The swearing in of new citizens often makes news in the U.S., especially if it happens in unusual circumstances such as one party’s national convention. Much less reported are the many citizenship renunciations by Americans, and the travails leading up to these life decisions. Almost all those giving up their U.S. nationality are expats. And for each renouncer going through the ordeal, there are countless others thinking about it. Why?
One recent press release in particular has caused quite a stir. It suggested that, after “a steep decline” in recent years, renunciations in the first half of this year soared to 5,816, more than twice as many as gave up their passport in all of 2019. The implication, as reported breathlessly in the American media, was that expats, already fed up with President Donald Trump, finally despaired over his mishandling of COVID-19 and quit. Other factors were cited as merely secondary.
But these renunciation numbers are notoriously flawed. They’re based on a list of names of renouncers published every quarter by the Internal Revenue Service — experts call this a form of “doxxing.” That list lags in time and jumbles data. In reality, most embassies and consulates stopped making renunciation appointments this spring, owing to the pandemic.
And the dip in prior years, according to experts, was due to backlogs and underreporting.
A U.S. immigration officer swears in a newly naturalized citizen in an empty parking amid the outbreak of the coronavirus disease in Santa Ana, California, in July. | REUTERS
By the best estimates, renunciations have been rising since 2010, when the Obama administration passed the notorious Foreign Account Tax Compliance Act (FATCA), inflicting misery on U.S. expats everywhere. In 2014, the government raised the renunciation fee from $450 to $2,350. Undeterred, expats kept at it. The American bureaucracy then indirectly slowed the pace with red tape in the first three Trump years. But we’re back on trend in 2020.

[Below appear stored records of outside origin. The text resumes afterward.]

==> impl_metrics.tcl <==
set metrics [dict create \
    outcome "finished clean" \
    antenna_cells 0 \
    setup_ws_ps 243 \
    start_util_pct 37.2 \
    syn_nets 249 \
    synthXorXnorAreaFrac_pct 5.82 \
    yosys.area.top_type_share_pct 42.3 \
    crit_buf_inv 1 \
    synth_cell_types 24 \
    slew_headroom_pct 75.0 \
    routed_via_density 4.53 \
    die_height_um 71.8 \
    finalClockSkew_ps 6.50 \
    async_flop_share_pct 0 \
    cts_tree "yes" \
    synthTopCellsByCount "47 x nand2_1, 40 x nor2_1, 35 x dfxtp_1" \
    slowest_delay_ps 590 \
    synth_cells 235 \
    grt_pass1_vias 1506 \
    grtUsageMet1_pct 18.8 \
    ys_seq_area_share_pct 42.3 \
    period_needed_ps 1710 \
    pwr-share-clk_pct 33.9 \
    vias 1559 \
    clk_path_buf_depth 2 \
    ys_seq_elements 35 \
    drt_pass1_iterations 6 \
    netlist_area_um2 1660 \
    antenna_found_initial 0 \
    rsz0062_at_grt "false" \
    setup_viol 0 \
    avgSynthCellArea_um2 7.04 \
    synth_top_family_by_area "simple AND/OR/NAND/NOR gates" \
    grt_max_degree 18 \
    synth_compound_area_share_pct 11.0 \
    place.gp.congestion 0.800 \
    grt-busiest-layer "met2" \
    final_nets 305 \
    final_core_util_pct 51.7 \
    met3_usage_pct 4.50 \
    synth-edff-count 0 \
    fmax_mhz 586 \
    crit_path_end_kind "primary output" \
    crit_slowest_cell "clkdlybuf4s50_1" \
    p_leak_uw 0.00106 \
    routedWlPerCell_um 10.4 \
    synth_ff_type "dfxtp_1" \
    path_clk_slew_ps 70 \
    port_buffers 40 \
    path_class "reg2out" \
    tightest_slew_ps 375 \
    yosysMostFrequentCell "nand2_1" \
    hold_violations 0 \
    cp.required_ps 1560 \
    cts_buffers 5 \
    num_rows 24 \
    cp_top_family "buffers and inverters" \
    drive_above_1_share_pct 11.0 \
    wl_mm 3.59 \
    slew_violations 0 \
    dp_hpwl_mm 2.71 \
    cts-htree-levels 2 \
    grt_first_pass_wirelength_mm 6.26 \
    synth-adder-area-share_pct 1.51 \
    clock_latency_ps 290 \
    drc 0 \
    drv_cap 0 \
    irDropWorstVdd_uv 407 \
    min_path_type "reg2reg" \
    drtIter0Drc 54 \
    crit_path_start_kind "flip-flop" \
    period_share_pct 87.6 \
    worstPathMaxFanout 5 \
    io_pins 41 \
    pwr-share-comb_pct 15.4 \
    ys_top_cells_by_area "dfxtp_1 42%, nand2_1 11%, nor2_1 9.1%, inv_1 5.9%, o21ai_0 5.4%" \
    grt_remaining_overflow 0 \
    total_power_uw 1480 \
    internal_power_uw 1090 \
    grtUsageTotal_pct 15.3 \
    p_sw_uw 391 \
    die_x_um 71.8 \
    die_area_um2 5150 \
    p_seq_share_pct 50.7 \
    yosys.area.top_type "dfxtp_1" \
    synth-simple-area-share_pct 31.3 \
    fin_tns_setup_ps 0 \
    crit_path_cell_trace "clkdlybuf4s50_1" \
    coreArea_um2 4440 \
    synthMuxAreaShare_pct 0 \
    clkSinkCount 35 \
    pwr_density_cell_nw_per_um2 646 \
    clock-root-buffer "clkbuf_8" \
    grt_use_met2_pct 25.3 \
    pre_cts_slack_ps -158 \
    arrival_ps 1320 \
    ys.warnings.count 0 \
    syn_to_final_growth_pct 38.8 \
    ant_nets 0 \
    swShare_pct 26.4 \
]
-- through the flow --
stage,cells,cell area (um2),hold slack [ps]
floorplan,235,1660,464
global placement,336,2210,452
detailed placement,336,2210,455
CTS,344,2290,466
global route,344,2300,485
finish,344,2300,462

Now, it may be true that most expats aren’t crazy about Trump. Americans abroad tend to be cosmopolitan professionals, often married to foreigners or following international career paths. Watching their home country in their host nation’s news, or talking about it at local dinner parties, has stopped being fun. The images occasionally evoke a banana republic succumbing to pestilence while arming for civil war.
But that’s clearly not the reason why so many expats have been trying to drop their nationality for the past decade. Instead, as I described last year, it’s the nightmare of American tax and financial reporting, in which any accounts or assets deemed in Washington, D.C. to be “foreign” are automatically suspect, requiring extra disclosures that can be ruinous in time, expense and peace of mind.
The U.S. is almost unique in the world in taxing based on citizenship rather than residency. It’s also uniquely parochial in being unable or unwilling to distinguish between, say, a rich American living stateside and stashing money offshore and, for example, a middle-class American married to a German and teaching elementary school in Berlin. The hell starts with that conflation.
Before 2010 America’s citizen-based taxation didn’t necessarily disrupt the lives of expats like this school teacher. That’s because few expats even knew about the horrendously complex reporting rules or bothered with them. But FATCA required them to make new and redundant disclosures or face the prospect of tens of thousands of dollars in fines or even prison. It also required their foreign banks, brokers and insurers to report on them to the IRS, or face draconian sanctions.
Unsurprisingly, many foreign banks and brokers therefore stopped taking “U.S. persons” or green-card holders as customers. So American expats have increasingly been locked out of retail finance in their host countries.
Worse, the European Union then started passing laws with bureaucratically sublime names such as MiFID II and PRIIPs that imposed new rules on everything from mutual funds to life insurance. This scared the U.S. banks and brokers of American expats living in Europe, so they also started kicking out their customers with foreign addresses. Many Americans overseas are financially marooned.
In their desperation, several have been taking their struggle to the courts. Fabien Lehagre, a French citizen who is also an “accidental American” because he was born in California, wants to invoke the EU’s data-privacy laws to have FATCA declared illegal in Europe. A U.S.-British dual citizen calling herself “Jenny” is trying to crowdfund a legal odyssey to do something similar in the U.K. Another challenge is underway in Canada. Occasionally, there are even small victories.
But on the whole, Americans abroad feel ostracized by their own country. Like their fellow citizens back home, they’re caught up in the tribal clash between Republicans and Democrats. But when it comes to acknowledging the hardship of expats, the Democrats have mostly refused to listen. The GOP has since 2016 called for the abolition of FATCA and citizenship-based taxation in its platform. But the few Republicans who’ve tried to effect change have so far failed.
If the estimated 9 million Americans living abroad were recognized as a political geography, they would rank ahead of 40 states by population. Their ill treatment by the U.S. tax and compliance regime would be headline news, and probably solved in a bipartisan tweak of common sense. But they’re not a bloc. Like much about American democracy, this discrimination seems unfair. And yet, these millions of voices must be heard.